EXERCISE —
Write out again, exactly, the lines below starting at the one with "2x2->2 const B: 2" and ending at the one with "### Depth between".

PROVIDED DATA —
$ cat src/rtl/add3_pipe_arbiter.sv
// Round-robin arbiter and sequencer that shares one external 3-operand adder
// among NUM_REQ requesters, tracking each issued operation with a tag pipeline.
module add3_pipe_arbiter #(
  parameter int NUM_REQ = 4,
  parameter int WIDTH   = 32,
  parameter int LATENCY = 3
) (
  input  logic                              clk,
  input  logic                              rst,
  input  logic                              enable,
  input  logic [NUM_REQ-1:0]                req_valid,
  output logic [NUM_REQ-1:0]                req_ready,
  input  logic [NUM_REQ*WIDTH-1:0]          req_x,
  input  logic [NUM_REQ*WIDTH-1:0]          req_y,
  input  logic [NUM_REQ*WIDTH-1:0]          req_z,
  output logic [WIDTH-1:0]                  add_x1,
  output logic [WIDTH-1:0]                  add_y1,
  output logic [WIDTH-1:0]                  add_z1,
  input  logic [WIDTH-1:0]                  add_out,
  output logic [NUM_REQ-1:0]                rsp_valid,
  output logic [WIDTH-1:0]                  rsp_data,
  output logic                              busy,
  output logic [$clog2(LATENCY+2)-1:0]      inflight
);

  localparam int PTR_W = $clog2(NUM_REQ);
  localparam int CNT_W = $clog2(LATENCY+2);

  logic [PTR_W-1:0] ptr;
  logic [PTR_W-1:0] grant_id;
  logic             grant_found;
  logic [PTR_W-1:0] cand;
  logic             handshake;
  logic             rsp_fire;

  // Tag stage 0 lines up with add_* and stage LATENCY lines up with add_out.
  logic             tag_valid [LATENCY+1];
  logic [PTR_W-1:0] tag_id    [LATENCY+1];

  always_comb begin
    grant_found = 1'b0;
    grant_id    = '0;
    cand        = '0;
    for (int k = 0; k < NUM_REQ; k++) begin
      cand = PTR_W'((int'(ptr) + k) % NUM_REQ);
      if (!grant_found && req_valid[cand]) begin
        grant_found = 1'b1;
        grant_id    = cand;
      end
    end
  end

  always_comb begin
    req_ready = '0;
    if (enable && grant_found && !rst)
      req_ready = NUM_REQ'(1) << grant_id;
  end

  assign handshake = |(req_valid & req_ready);
  assign rsp_fire  = tag_valid[LATENCY];

  always_ff @(posedge clk or posedge rst) begin
    if (rst) begin
      ptr    <= '0;
      add_x1 <= '0;
      add_y1 <= '0;
      add_z1 <= '0;
    end else if (handshake) begin
      ptr    <= (grant_id == PTR_W'(NUM_REQ-1)) ? '0 : grant_id + PTR_W'(1);
      add_x1 <= req_x[grant_id*WIDTH +: WIDTH];
      add_y1 <= req_y[grant_id*WIDTH +: WIDTH];
      add_z1 <= req_z[grant_id*WIDTH +: WIDTH];
    end else begin
      add_x1 <= '0;
      add_y1 <= '0;
      add_z1 <= '0;
    end
  end

  always_ff @(posedge clk or posedge rst) begin
    if (rst) begin
      for (int s = 0; s <= LATENCY; s++) begin
        tag_valid[s] <= 1'b0;
        tag_id[s]    <= '0;
      end
    end else begin
      tag_valid[0] <= handshake;
      tag_id[0]    <= handshake ? grant_id : '0;
      for (int s = 1; s <= LATENCY; s++) begin
        tag_valid[s] <= tag_valid[s-1];
        tag_id[s]    <= tag_id[s-1];
      end
    end
  end

  always_comb begin
    rsp_valid = '0;
    rsp_data  = '0;
    if (rsp_fire) begin
      rsp_valid = NUM_REQ'(1) << tag_id[LATENCY];
      rsp_data  = add_out;
    end
  end

  always_ff @(posedge clk or posedge rst) begin
    if (rst) begin
      inflight <= '0;
    end else begin
      case ({handshake, rsp_fire})
        2'b10:   inflight <= inflight + CNT_W'(1);
        2'b01:   inflight <= inflight - CNT_W'(1);
        default: inflight <= inflight;
      endcase
    end
  end

  assign busy = (inflight != '0);

endmodule
$ cat config.mk
export PLATFORM = sky130hd
export DESIGN_NAME = add3_pipe_arbiter
export DESIGN_NICKNAME = d
export VERILOG_FILES = /design/src/rtl/add3_pipe_arbiter.sv
export SDC_FILE = /design/constraint.sdc
export NUM_CORES = 1
export LEC_CHECK = 0
export BUFFER_PORTS_ARGS = -buffer_cell sky130_fd_sc_hd__buf_4
export CELL_PAD_IN_SITES_DETAIL_PLACEMENT = 0
export CELL_PAD_IN_SITES_GLOBAL_PLACEMENT = 2
export CORE_AREA = 2 2 221 223
export CTS_BUF_LIST = sky130_fd_sc_hd__clkbuf_8
export DETAILED_ROUTE_END_ITERATION = 8
export DIE_AREA = 0 0 223 225
export PLACE_DENSITY_LB_ADDON = 0.1
export SYNTH_ARGS = -nofsm -noshare
export SYNTH_HDL_FRONTEND = slang
export SYNTH_SLANG_ARGS = --single-unit
export TNS_END_PERCENT = 30
$ cat constraint.sdc
create_clock -name clk -period 3.58 [get_ports clk]
set_input_delay 0.179 -clock clk [delete_from_list [all_inputs] [get_ports clk]]
set_output_delay 0.179 -clock clk [all_outputs]
set_load 0.02 [all_outputs]
### After elaboration in Yosys (flattened, before gate mapping)

Index checks and enable logic that the tools add are counted.

* flip-flop bits (word level): 113
* bits of input ports: 423
* output and inout bits: 140

* $add $sub $neg: 6
* order comparisons: 4
* eq/ne operators: 3
* shifts and indexed selects: 5
* muxes and demuxes: 25
* bitwise logic cells: 1
* reduce and logical (&&, ||, !) cells: 12

Operator list (number)
* $shiftx 128x8->32: 3
* $mux 32: 4
* $lt 2x3->1 const B: 4
* $mux 2: 6
* $bmux 1 s2: 4
* $mux 1: 8
* $mux 4: 2
* $shl 1x2->4 const A: 2
* $pmux 3 s2: 1
* $logic_and 1x1->1: 5
* $add 2x1->2 const B: 2
* $add 2x2->2 const B: 2
* $and 4x4->4: 1
* $eq 2x2->1 const B: 2
* $logic_not 1->1: 4
* $reduce_or 4->1: 1
* $add 3x1->3 const B: 1
* $reduce_bool 3->1: 1
* $sub 3x1->3 const B: 1
* $eq 2x1->1 const B: 1
* $reduce_bool 2->1: 1

### Depth between registers and ports, before layout

* depth in word-level cells: 19
* mapped depth: 16

### Worst setup path after synthesis

OpenSTA, ideal clock, no wires.

* path kind: input port to flip-flop
* from: in rst
* to: reg inflight[2]
* setup time: 131 ps
* arrival: 4206 ps
* path slack: -757 ps
* stages: 9
* cells stage by stage: inv_1 nand3_1 a31o_2 ha_1 inv_1 fa_1 xor2_1 nor2_1 xor2_1

* cells in the longest elaborated chain, start to end: 7
* elaborated cells on any way between the ends: 9

RTL lines
* start, declared: RTL line 9 `input logic rst,`
* $logic_not 1->1 (no line) (*)
* $logic_and 1x1->1 (*): RTL line 55 `if (enable && grant_found && !rst)`
* $mux 4 (*): RTL line 55
* $and 4x4->4 (*): RTL line 59 `assign handshake = |(req_valid & req_ready);`
* $reduce_or 4->1 (*): RTL line 59
* $eq 2x1->1 / $eq 2x2->1 (equally long branches): RTL line 109 `case ({handshake, rsp_fire})`
* $pmux 3 s2 / $reduce_bool 2->1 (equally long branches)
* end signal, assigned: RTL line 110 `2'b10: inflight <= inflight + CNT_W'(1);`
* end signal, assigned: RTL line 111 `2'b01: inflight <= inflight - CNT_W'(1);`
* end signal, assigned: RTL line 112 `default: inflight <= inflight;`
* end, declared: RTL line 23 `output logic [$clog2(LATENCY+2)-1:0] inflight`

Every way passes the cells marked *; elsewhere a longest branch is shown, timed or not.
A chain may end at the register's enable or synchronous reset.

### Worst setup path after layout

* from: reg ptr[0]
* to: reg add_y1[29]

* cells in the longest elaborated chain, start to end: 18
* elaborated cells on any way between the ends: 33

RTL lines
* start, declared: RTL line 29 `logic [PTR_W-1:0] ptr;`
* start signal, assigned: RTL line 69 `ptr <= (grant_id == PTR_W'(NUM_REQ-1)) ? '0 : grant_id + PTR_W'(1);`
* branches (longest 17 deep; another with $add 2x1->2)
* $mux 32 (*): RTL line 68 `end else if (handshake) begin`
* end signal, assigned: RTL line 71 `add_y1 <= req_y[grant_id*WIDTH +: WIDTH];`
* end, declared: RTL line 17 `output logic [WIDTH-1:0] add_y1,`

Every way passes the cells marked *. The select of a mux whose other input is x is not followed.

==> flow_metrics.py <==
metrics = {
    "sta": {
        "tns_ns": 0,
        "finalWorstPathRequiredPeriod_ns": 3.356,
        "relSlewSlack": 0.3659,
        "slew_violations": 0,
        "worstMarginPinSlew_ns": 0.9511,
        "timing.final.crit_share": 0.9376,
        "finalHoldViolCount": 0,
        "max_freq_ghz": 0.2979,
        "fin_skew_ns": 0.01350,
        "hold_slack_ns": 0.002738,
        "finalSetupViolCount": 0,
        "grt_setup_unrepaired": "no",
    },
    "floorplan": {
        "start_util": 0.1329,
        "fp.dieArea_mm2": 0.05018,
        "die_w_um": 223,
        "rows": 80,
        "die_h_um": 225,
        "ios": 563,
        "core_mm2": 0.04755,
    },
    "clock_network": {
        "cts-htree-levels": 4,
        "cts_made_buffers": 17,
        "cts_tree": "done",
        "cts_max_path_buffers": 2,
        "cts_root_buffer": "clkbuf_8",
        "clkTransAtPathRegs_ns": 0.08,
        "cts.sinks": 113,
        "clk_latency_ns": 0.47,
        "post_cts_buffers": 0,
    },
    "finish": {
        "area_growth_pct": 128.0,
        "layout.cells.non_filler": 1975,
        "final_cell_mix": "buf_4 (568), dlygate4sd3_1 (271), mux2i_1 (193)",
        "post-route-util": 0.3031,
        "drive_gt1_frac": 0.4717,
        "layout_commonest_cell": "buf_4",
        "final_nets": 1772,
    },
    "synth": {
        "ys_seq_elements": 113,
        "syn_inst": 530,
        "yosysUniqueCellTypes": 34,
        "avgSynthCellArea_um2": 11.92,
        "syn-num-nets": 956,
        "netlist_area_mm2": 0.006320,
        "yosysSeqAreaShare": 0.4474,
        "yosysWarnings": 0,
    },
    "routing": {
        "route.detailed.drc": 0,
        "wl_mm": 34.68,
        "wl_met3_mm": 3.201,
        "drt_iter0_markers": 127,
        "ant_nets": 0,
        "drt_pass1_iterations": 4,
        "m1WireLength_mm": 12.40,
        "dr_wl_met2_mm": 18.59,
        "top_layer": "met5",
        "post_drt_wl_per_cell_um": 17.56,
        "vias": 7558,
        "via_per_inst": 3.827,
    },
    "grt": {
        "overflow": 0,
        "antenna_found_initial": 2,
        "grt_pass1_vias": 8140,
        "grt_max_degree": 113,
        "grt_pass1_wl_mm": 50.00,
        "track_usage": 0.1351,
    },
    "setup_path": {
        "crit_path_max_fanout": 112,
        "timing.rr.start": "ptr[0]$_DFFE_PP0P_",
        "startpoint_type": "flip-flop",
        "cp-startpoint": "ptr[0]$_DFFE_PP0P_",
        "worstSetupPathType": "flip-flop to flip-flop",
        "arrival_ns": 3.72,
        "end_kind": "flip-flop",
        "crit_required_ns": 3.94,
    },
    "worst_hold_path": {
        "hold_path_class": "input port to asynchronous set/reset pin",
    },
    "outcome": {
        "status": "completed",
    },
    "placement": {
        "dpl.hpwl_mm": 25.75,
        "portBuffers": 562,
        "place_congestion": 0.7103,
        "dp.cells": 1671,
    },
    "pwr": {
        "powerDensity_mw_per_mm2": 477.3,
        "power_leakage_nw": 7.605,
        "total_power_mw": 6.878,
        "ir_worst_vdd_mv": 0.4067,
    },
    "flow_run": {
        "max_cap_violations": 0,
    },
}
-- routing by layer --
| metal | track usage | vias up |
|---|---|---|
| met2 | 0.2533 | 312 |
| li1 | - | 3604 |
| met1 | 0.1366 | 3623 |
| met4 | 0.03356 | 2 |
| met5 | 0 | - |
| met3 | 0.05919 | 17 |
-- cell type report --
type | instances | area (µm²)
fill | 5060 | 33130
multi-input combinational | 361 | 3232
sequential | 113 | 2828
timing repair buffer | 843 | 7057
clock inverter | 10 | 178.9
antenna | 1 | 2.502
inverter | 10 | 41.29
clock buffer | 22 | 302.8
tap | 615 | 769.5
-- per-stage QoR --
stage | cell area, µm² | setup slack (ns)
after global routing | 14410 | 0.06290
after detailed placement | 11210 | 0.7592
after CTS | 14410 | 0.2729
final | 14410 | 0.2235
after global placement | 11210 | 0.7849
after floorplan | 6324 | 0.008336
-- logic make-up (layout without fill, tap and decap cells) --
logic type	after synthesis	in the layout	share of synthesized area
other cells	0	1	0
fa+ha+maj	3	3	0.007127
xor+xnor	3	3	0.004158
buf+inv	56	885	0.04613
simple gates	56	56	0.05227
compound gates	105	105	0.1354
mux	194	194	0.3075
flops	113	113	0.4474
-- cell usage after synthesis --
cell type / number / area [µm²]
inv_2: 1 / 3.750
buf_2: 29 / 145.1
inv_1: 9 / 33.78
or3_1: 2 / 12.51
nand2_2: 1 / 6.260
o221ai_1: 1 / 8.760
clkbuf_1: 9 / 33.78
or4_1: 1 / 7.510
mux2i_1: 193 / 1932
nor2_1: 6 / 22.52
nor2b_1: 3 / 18.77
a21oi_1: 2 / 10.01
o22ai_1: 68 / 425.4
fa_1: 1 / 20.02
xor2_1: 2 / 17.52
buf_6: 4 / 45.04
and2_1: 33 / 206.5
and3b_1: 1 / 8.760
a31o_2: 1 / 8.760
xnor2_1: 1 / 8.760
nor3_1: 1 / 5.000
o32ai_2: 1 / 16.27
buf_4: 4 / 30.03
nand3_1: 1 / 5.000
and3_1: 3 / 18.77
a211o_1: 1 / 8.760
nand2_1: 3 / 11.26
o22ai_2: 29 / 362.9
dfrtp_1: 113 / 2828
ha_1: 2 / 25.02
o211a_2: 1 / 10.01
o21ai_0: 1 / 5.000
nor3b_1: 1 / 7.510
mux2_2: 1 / 11.26
-- final timing paths --
| path | endpoint | cells after the start | slack [ns] |
|---|---|---|---|
| setup reg to reg | add_y1[29]$_DFF_PP0_ | 8 | 0.22 |
| min in group clk | add_x1[0]$_DFF_PP0_ | 3 | 0.06 |
| max in group asynchronous | add_x1[4]$_DFF_PP0_ | 3 | 2.95 |
| hold / removal | add_z1[19]$_DFF_PP0_ | 3 | 0.003 |
| setup / recovery | add_y1[29]$_DFF_PP0_ | 8 | 0.22 |
| hold reg to reg | tag_id[5]$_DFF_PP0_ | 0 | 0.34 |
-- critical path, stage by stage (launching register included) --
cell and delay (ns):
dfrtp_1 0.40, nor2b_1 0.20, o21ai_0 0.20, o221ai_4 0.16, buf_12 0.52, mux2i_1 0.26, dlygate4sd3_1 0.58, o22ai_1 0.07
dlygate4sd3_1 0.59
-- what timing repair did --
item | CTS | global route
endpoints found under the hold margin | 94 | 0
endpoints found under the setup margin | 0 | 0
hold buffers | 271 | 0
resized for setup | 0 | 0
-- state kept, by name, indices dropped and copies added (netlist names) --
signal,flops
add_x1,32
tag_id,8
tag_valid,3
ptr,2
add_y1,32
add_z1,32
rsp_fire,1
inflight,3
-- report_power, final --
part	switching, mW	leakage (nW)	internal [mW]	total, mW
clock	0.617	0.242	0.918	1.53
sequential	0.0939	1.53	1.51	1.60
combinational	1.69	5.84	2.05	3.74
(Power assumes the default switching activity.)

TASK ANSWER —
* $add 2x2->2 const B: 2
* $and 4x4->4: 1
* $eq 2x2->1 const B: 2
* $logic_not 1->1: 4
* $reduce_or 4->1: 1
* $add 3x1->3 const B: 1
* $reduce_bool 3->1: 1
* $sub 3x1->3 const B: 1
* $eq 2x1->1 const B: 1
* $reduce_bool 2->1: 1

### Depth between registers and ports, before layout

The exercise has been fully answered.